Material supplied below:
### src/hdl/smsp_pkg.sv
// Purpose: shared constants and carrier types of the serial master/slave port
// Assumes: one 25 MHz system clock, synchronous active-low reset
// Notes:   every reset value and count used by more than one file lives here
//==============================================================
// package
//==============================================================
package smsp_pkg;

    localparam int CLK_HZ = 25_000_000;
    localparam int BYTE_BITS = 8;
    localparam int RX_FIFO_DEPTH = 16;

    // serial clock half period at the fastest rate, in cpu cycles (fcpu/4)
    localparam int HALF_MIN = 2;
    // number of selectable master rates; higher codes clamp to the slowest
    localparam logic [2:0] RATE_COUNT = 3'h6;
    localparam logic [2:0] RATE_SLOWEST = 3'h5;
    localparam logic [3:0] LAST_EDGE = 4'hF;
    localparam logic [2:0] LAST_BIT = 3'h7;

    // synchroniser resting values: sck, mosi, miso, select (select idles high)
    localparam logic [3:0] SYNC_RESET = 4'h8;
    localparam int SYNC_SCK = 0;
    localparam int SYNC_MOSI = 1;
    localparam int SYNC_MISO = 2;
    localparam int SYNC_SEL = 3;

    typedef struct packed {
        logic portIrqEnable;
        logic portEnable;
        logic [2:0] clockRateSel;
        logic masterSelect;
        logic cpol;
        logic cpha;
    } smsp_ctrl_t;

    typedef struct packed {
        logic swSelectManage;
        logic swSelectLevel;
    } smsp_sel_t;

    typedef struct packed {
        logic transferDoneFlag;
        logic writeCollisionFlag;
        logic overrunFlag;
        logic masterFaultFlag;
    } smsp_status_t;

    localparam smsp_ctrl_t CTRL_RESET = '{1'b0, 1'b0, 3'h0, 1'b0, 1'b0, 1'b0};
    localparam smsp_sel_t SEL_RESET = '{1'b0, 1'b0};
    localparam smsp_status_t STATUS_RESET = '{1'b0, 1'b0, 1'b0, 1'b0};
    localparam logic [7:0] DATA_RESET = 8'h00;

endpackage

### src/hdl/smsp_fifo.sv
// Purpose: flip-flop FIFO with valid/ready on both sides
// Assumes: one clock, synchronous active-low reset, DEPTH a power of two
// Notes:   inReady falls when full, outValid falls when empty
`timescale 1ns/1ps
`default_nettype none
module smsp_fifo
    import smsp_pkg::*;
#(
    parameter int WIDTH = 8,
    parameter int DEPTH = 16
)
(
    input wire logic clk,
    input wire logic nrst,
    input wire logic inValid,
    output logic inReady,
    input wire logic [WIDTH-1:0] inData,
    output logic outValid,
    input wire logic outReady,
    output logic [WIDTH-1:0] outData
);
    localparam int AW = $clog2(DEPTH);

    logic [WIDTH-1:0] mem [DEPTH];
    logic [AW-1:0] wrPtr;
    logic [AW-1:0] rdPtr;
    logic [AW:0] count;
    wire push = inValid && inReady;
    wire pop = outValid && outReady;

    assign inReady = (count != (AW+1)'(DEPTH));
    assign outValid = (count != '0);
    assign outData = mem[rdPtr];

    always_ff @(posedge clk)
    begin
        if (push)
        begin
            mem[wrPtr] <= inData;
        end
    end

    always_ff @(posedge clk)
    begin
        if (!nrst)
        begin
            wrPtr <= '0;
            rdPtr <= '0;
            count <= '0;
        end
        else
        begin
            wrPtr <= push ? wrPtr + AW'(1) : wrPtr;
            rdPtr <= pop ? rdPtr + AW'(1) : rdPtr;
            count <= count + (AW+1)'(push) - (AW+1)'(pop);
        end
    end
endmodule // smsp_fifo
`default_nettype wire

### src/hdl/smsp_port.sv
// Purpose: serial master/slave port, 8-bit full duplex, msb first
// Assumes: register accesses arrive as one-cycle strobes from the cpu side
// Notes:   pin inputs pass a three-stage filter, which bounds usable sck rates
//==============================================================
// Summary of operation
// - bytes shift msb first, master out to slave in, slave out to master in
// - only the master starts; the slave shifts its byte back on the same clock
// - both ends must share polarity and phase, one of four timings
// - phase 1 captures on the second edge, phase 0 on the first edge
// - software select management takes select level from the level bit
// - slave with phase 0 writing while still selected is a write collision
// - master clock picks one of six rates, fastest a quarter of cpu clock
// - slave accepts up to a quarter of cpu clock (pin filter); back-to-back not sustainable
// - serial clock idles at the polarity level
// - in master mode, master select and port enable drop whenever select level is low
// - master data write loads shift register and starts shifting out once the receive fifo has room
// - each finished transfer sets done flag; interrupt if enabled and unmasked
// - master done flag clears by status access then data read
// - data writes are ignored while done flag set until status read
// - slave data write preloads shift register; master clock drives shifting
// - slave done flag clears by status access then data read or write
// - master fault sets fault flag, may interrupt, drops enable and master
// - data write during a transfer is dropped and flags a collision
// - byte finishing with done flag set flags overrun, keeps older byte
`timescale 1ns/1ps
`default_nettype none
module smsp_port
    import smsp_pkg::*;
#(
    parameter int FIFO_DEPTH = RX_FIFO_DEPTH
)
(
    input wire logic clk,
    input wire logic nrst,
    input wire logic ctrlWrite,
    input wire smsp_ctrl_t ctrlIn,
    input wire logic csrWrite,
    input wire smsp_sel_t selIn,
    input wire logic csrRead,
    input wire logic dataWrite,
    input wire logic [7:0] dataIn,
    input wire logic dataRead,
    input wire logic cpuIntMask,
    output smsp_ctrl_t ctrlOut,
    output smsp_sel_t selOut,
    output smsp_status_t statusOut,
    output logic [7:0] rxData,
    output logic irq,
    input wire logic sckIn,
    output logic sckOut,
    output logic sckOe,
    input wire logic mosiIn,
    output logic mosiOut,
    output logic mosiOe,
    input wire logic misoIn,
    output logic misoOut,
    output logic misoOe,
    input wire logic ssN,
    output logic rxValid,
    input wire logic rxReady,
    output logic [7:0] rxStream
);
    typedef enum logic [1:0] {M_IDLE, M_HOLD, M_SHIFT} smsp_mstate_t;

    //==============================================================
    // pin filters
    //==============================================================
    wire [3:0] pinRaw = {ssN, misoIn, mosiIn, sckIn};
    logic [3:0] syncA;
    logic [3:0] syncB;
    logic [3:0] syncC;
    logic [3:0] pinStable;

    genvar g;
    generate
        for (g = 0; g < 4; g++)
        begin : gSync
            always_ff @(posedge clk)
            begin
                if (!nrst)
                begin
                    syncA[g] <= SYNC_RESET[g];
                    syncB[g] <= SYNC_RESET[g];
                    syncC[g] <= SYNC_RESET[g];
                    pinStable[g] <= SYNC_RESET[g];
                end
                else
                begin
                    syncA[g] <= pinRaw[g];
                    syncB[g] <= syncA[g];
                    syncC[g] <= syncB[g];
                    // a change counts only once two stages agree
                    pinStable[g] <= (syncB[g] == syncC[g]) ? syncB[g] : pinStable[g];
                end
            end
        end
    endgenerate

    //==============================================================
    // state
    //==============================================================
    smsp_ctrl_t ctrl;
    smsp_sel_t sel;
    smsp_status_t st;
    smsp_mstate_t mstate;
    logic [7:0] shreg;
    logic outBit;
    logic [6:0] halfCnt;
    logic [3:0] edgeCnt;
    logic [2:0] bitCnt;
    logic sckPrev;
    logic sckReg;
    logic spifArmed;
    logic spifReadSeen;
    logic wcolArmed;
    logic modfArmed;

    function automatic logic [6:0] halfLoad(input logic [2:0] rate);
        logic [2:0] r;
        r = (rate < RATE_COUNT) ? rate : RATE_SLOWEST;
        return 7'((HALF_MIN << r) - 1);
    endfunction

    //==============================================================
    // select, mode and tick decoding
    //==============================================================
    wire ssInternal = sel.swSelectManage ? sel.swSelectLevel : pinStable[SYNC_SEL];
    wire ssLow = !ssInternal;
    wire masterMode = ctrl.portEnable && ctrl.masterSelect;
    wire slaveMode = ctrl.portEnable && !ctrl.masterSelect;
    wire faultNow = masterMode && ssLow;

    wire sckS = pinStable[SYNC_SCK];
    wire masterTick = (mstate == M_SHIFT) && (halfCnt == 7'h00);
    wire masterLead = !edgeCnt[0];
    wire slaveTick = slaveMode && ssLow && (sckS != sckPrev);
    wire slaveLead = (sckS != ctrl.cpol);
    wire tick = masterTick || slaveTick;
    wire lead = masterTick ? masterLead : slaveLead;
    wire capture = tick && (lead ^ ctrl.cpha);
    wire drive = tick && !capture;
    wire inBit = masterMode ? pinStable[SYNC_MISO] : pinStable[SYNC_MOSI];
    wire [7:0] rxByte = capture ? {shreg[6:0], inBit} : shreg;

    wire masterDone = masterTick && (edgeCnt == LAST_EDGE);
    wire slaveDone = slaveTick && capture && (bitCnt == LAST_BIT);
    wire done = masterDone || slaveDone;

    // in phase 0 a still-selected slave counts as mid-transfer
    wire slaveBusy = slaveMode && ssLow && (!ctrl.cpha || bitCnt != 3'h0);
    wire busy = (mstate != M_IDLE) || slaveBusy;
    wire writeBlocked = st.transferDoneFlag && !spifReadSeen;
    wire writeTaken = dataWrite && !busy && !writeBlocked;
    wire collision = dataWrite && busy && !writeBlocked;

    wire csrAccess = csrRead || csrWrite;
    wire spifClr = spifArmed && (dataRead || (!ctrl.masterSelect && dataWrite));
    wire keepOld = st.transferDoneFlag && !spifClr;
    wire wcolClr = wcolArmed && (dataRead || dataWrite);
    wire modfClr = modfArmed && ctrlWrite;

    wire fifoInReady;
    wire startShift = (mstate == M_HOLD) && fifoInReady;

    //==============================================================
    // flag next values (set wins over clear)
    //==============================================================
    smsp_status_t next_st;
    assign next_st.transferDoneFlag = done || (st.transferDoneFlag && !spifClr);
    assign next_st.overrunFlag = (done && keepOld) || (st.overrunFlag && !csrRead);
    assign next_st.writeCollisionFlag = collision || (st.writeCollisionFlag && !wcolClr);
    assign next_st.masterFaultFlag = faultNow || (st.masterFaultFlag && !modfClr);

    // enable and master bits may only be set outside a pending fault
    wire ctrlAllowed = !st.masterFaultFlag || modfArmed;
    smsp_ctrl_t wrCtrl;
    assign wrCtrl.portIrqEnable = ctrlIn.portIrqEnable;
    assign wrCtrl.portEnable = ctrlIn.portEnable && ctrlAllowed;
    assign wrCtrl.clockRateSel = ctrlIn.clockRateSel;
    assign wrCtrl.masterSelect = ctrlIn.masterSelect && ctrlAllowed;
    assign wrCtrl.cpol = ctrlIn.cpol;
    assign wrCtrl.cpha = ctrlIn.cpha;
    smsp_ctrl_t next_ctrl;
    assign next_ctrl.portIrqEnable = ctrlWrite ? wrCtrl.portIrqEnable : ctrl.portIrqEnable;
    assign next_ctrl.portEnable = !faultNow && (ctrlWrite ? wrCtrl.portEnable : ctrl.portEnable);
    assign next_ctrl.clockRateSel = ctrlWrite ? wrCtrl.clockRateSel : ctrl.clockRateSel;
    assign next_ctrl.masterSelect = !faultNow && (ctrlWrite ? wrCtrl.masterSelect : ctrl.masterSelect);
    assign next_ctrl.cpol = ctrlWrite ? wrCtrl.cpol : ctrl.cpol;
    assign next_ctrl.cpha = ctrlWrite ? wrCtrl.cpha : ctrl.cpha;

    //==============================================================
    // control and status registers
    //==============================================================
    always_ff @(posedge clk)
    begin
        if (!nrst)
        begin
            ctrl <= CTRL_RESET;
            sel <= SEL_RESET;
            st <= STATUS_RESET;
            rxData <= DATA_RESET;
        end
        else
        begin
            ctrl <= next_ctrl;
            sel <= csrWrite ? selIn : sel;
            st <= next_st;
            rxData <= (done && !keepOld) ? rxByte : rxData;
        end
    end

    always_ff @(posedge clk)
    begin
        if (!nrst)
        begin
            spifArmed <= 1'b0;
            spifReadSeen <= 1'b0;
            wcolArmed <= 1'b0;
            modfArmed <= 1'b0;
        end
        else
        begin
            spifArmed <= !done && next_st.transferDoneFlag && (spifArmed || csrAccess);
            spifReadSeen <= !done && next_st.transferDoneFlag && (spifReadSeen || csrRead);
            wcolArmed <= !collision && next_st.writeCollisionFlag && (wcolArmed || csrRead);
            modfArmed <= !faultNow && next_st.masterFaultFlag && (modfArmed || csrRead);
        end
    end

    //==============================================================
    // master sequencer
    //==============================================================
    always_ff @(posedge clk)
    begin
        if (!nrst)
        begin
            mstate <= M_IDLE;
            halfCnt <= 7'h00;
            edgeCnt <= 4'h0;
            sckReg <= 1'b0;
        end
        else if (!masterMode)
        begin
            mstate <= M_IDLE;
            sckReg <= ctrl.cpol;
        end
        else
        begin
            case (mstate)
                M_IDLE:
                begin
                    sckReg <= ctrl.cpol;
                    edgeCnt <= 4'h0;
                    mstate <= writeTaken ? M_HOLD : M_IDLE;
                end
                M_HOLD:
                begin
                    // a full receive fifo stalls the next byte here
                    halfCnt <= halfLoad(ctrl.clockRateSel);
                    mstate <= startShift ? M_SHIFT : M_HOLD;
                end
                M_SHIFT:
                begin
                    halfCnt <= masterTick ? halfLoad(ctrl.clockRateSel) : halfCnt - 7'h01;
                    sckReg <= masterTick ? !sckReg : sckReg;
                    edgeCnt <= masterTick ? edgeCnt + 4'h1 : edgeCnt;
                    mstate <= masterDone ? M_IDLE : M_SHIFT;
                end
                default:
                begin
                    mstate <= M_IDLE;
                end
            endcase
        end
    end

    //==============================================================
    // shared shifter
    //==============================================================
    always_ff @(posedge clk)
    begin
        if (!nrst)
        begin
            shreg <= DATA_RESET;
            outBit <= 1'b0;
            bitCnt <= 3'h0;
            sckPrev <= SYNC_RESET[SYNC_SCK];
        end
        else
        begin
            sckPrev <= sckS;
            shreg <= writeTaken ? dataIn : rxByte;
            outBit <= writeTaken ? dataIn[7] : (drive ? shreg[7] : outBit);
            if (!slaveMode || !ssLow || slaveDone)
            begin
                bitCnt <= 3'h0;
            end
            else
            begin
                bitCnt <= (slaveTick && capture) ? bitCnt + 3'h1 : bitCnt;
            end
        end
    end

    //==============================================================
    // receive fifo and outputs
    //==============================================================
    smsp_fifo #(
        .WIDTH(BYTE_BITS),
        .DEPTH(FIFO_DEPTH)
    ) uRxFifo (
        .clk(clk),
        .nrst(nrst),
        .inValid(done),
        .inReady(fifoInReady),
        .inData(rxByte),
        .outValid(rxValid),
        .outReady(rxReady),
        .outData(rxStream)
    );

    assign ctrlOut = ctrl;
    assign selOut = sel;
    assign statusOut = st;
    assign irq = ctrl.portIrqEnable && !cpuIntMask
        && (st.transferDoneFlag || st.overrunFlag || st.masterFaultFlag);
    assign sckOut = sckReg;
    assign sckOe = masterMode;
    assign mosiOut = outBit;
    assign mosiOe = masterMode;
    assign misoOut = outBit;
    assign misoOe = slaveMode && ssLow;

    // helper: age of a shift begun at the fastest rate with the setup left alone
    logic [4:0] shiftAge;
    logic fastClean;
    always_ff @(posedge clk)
    begin
        shiftAge <= (nrst && mstate == M_SHIFT) ? shiftAge + 5'h01 : 5'h00;
        fastClean <= nrst && !ctrlWrite && (startShift ? ctrl.clockRateSel == 3'h0
            : fastClean && masterMode);
    end
endmodule // smsp_port
`default_nettype wire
End of Material supplied.
• _What you should do_
Above are the entries. Quote exactly the lines from the one bearing "localparam smsp_ctrl_t CTRL_RESET" through the one bearing "the cpu side".

• _Task output_
    localparam smsp_ctrl_t CTRL_RESET = '{1'b0, 1'b0, 3'h0, 1'b0, 1'b0, 1'b0};
    localparam smsp_sel_t SEL_RESET = '{1'b0, 1'b0};
    localparam smsp_status_t STATUS_RESET = '{1'b0, 1'b0, 1'b0, 1'b0};
    localparam logic [7:0] DATA_RESET = 8'h00;

endpackage

### src/hdl/smsp_fifo.sv
// Purpose: flip-flop FIFO with valid/ready on both sides
// Assumes: one clock, synchronous active-low reset, DEPTH a power of two
// Notes:   inReady falls when full, outValid falls when empty
`timescale 1ns/1ps
`default_nettype none
module smsp_fifo
    import smsp_pkg::*;
#(
    parameter int WIDTH = 8,
    parameter int DEPTH = 16
)
(
    input wire logic clk,
    input wire logic nrst,
    input wire logic inValid,
    output logic inReady,
    input wire logic [WIDTH-1:0] inData,
    output logic outValid,
    input wire logic outReady,
    output logic [WIDTH-1:0] outData
);
    localparam int AW = $clog2(DEPTH);

    logic [WIDTH-1:0] mem [DEPTH];
    logic [AW-1:0] wrPtr;
    logic [AW-1:0] rdPtr;
    logic [AW:0] count;
    wire push = inValid && inReady;
    wire pop = outValid && outReady;

    assign inReady = (count != (AW+1)'(DEPTH));
    assign outValid = (count != '0);
    assign outData = mem[rdPtr];

    always_ff @(posedge clk)
    begin
        if (push)
        begin
            mem[wrPtr] <= inData;
        end
    end

    always_ff @(posedge clk)
    begin
        if (!nrst)
        begin
            wrPtr <= '0;
            rdPtr <= '0;
            count <= '0;
        end
        else
        begin
            wrPtr <= push ? wrPtr + AW'(1) : wrPtr;
            rdPtr <= pop ? rdPtr + AW'(1) : rdPtr;
            count <= count + (AW+1)'(push) - (AW+1)'(pop);
        end
    end
endmodule // smsp_fifo
`default_nettype wire

### src/hdl/smsp_port.sv
// Purpose: serial master/slave port, 8-bit full duplex, msb first
// Assumes: register accesses arrive as one-cycle strobes from the cpu side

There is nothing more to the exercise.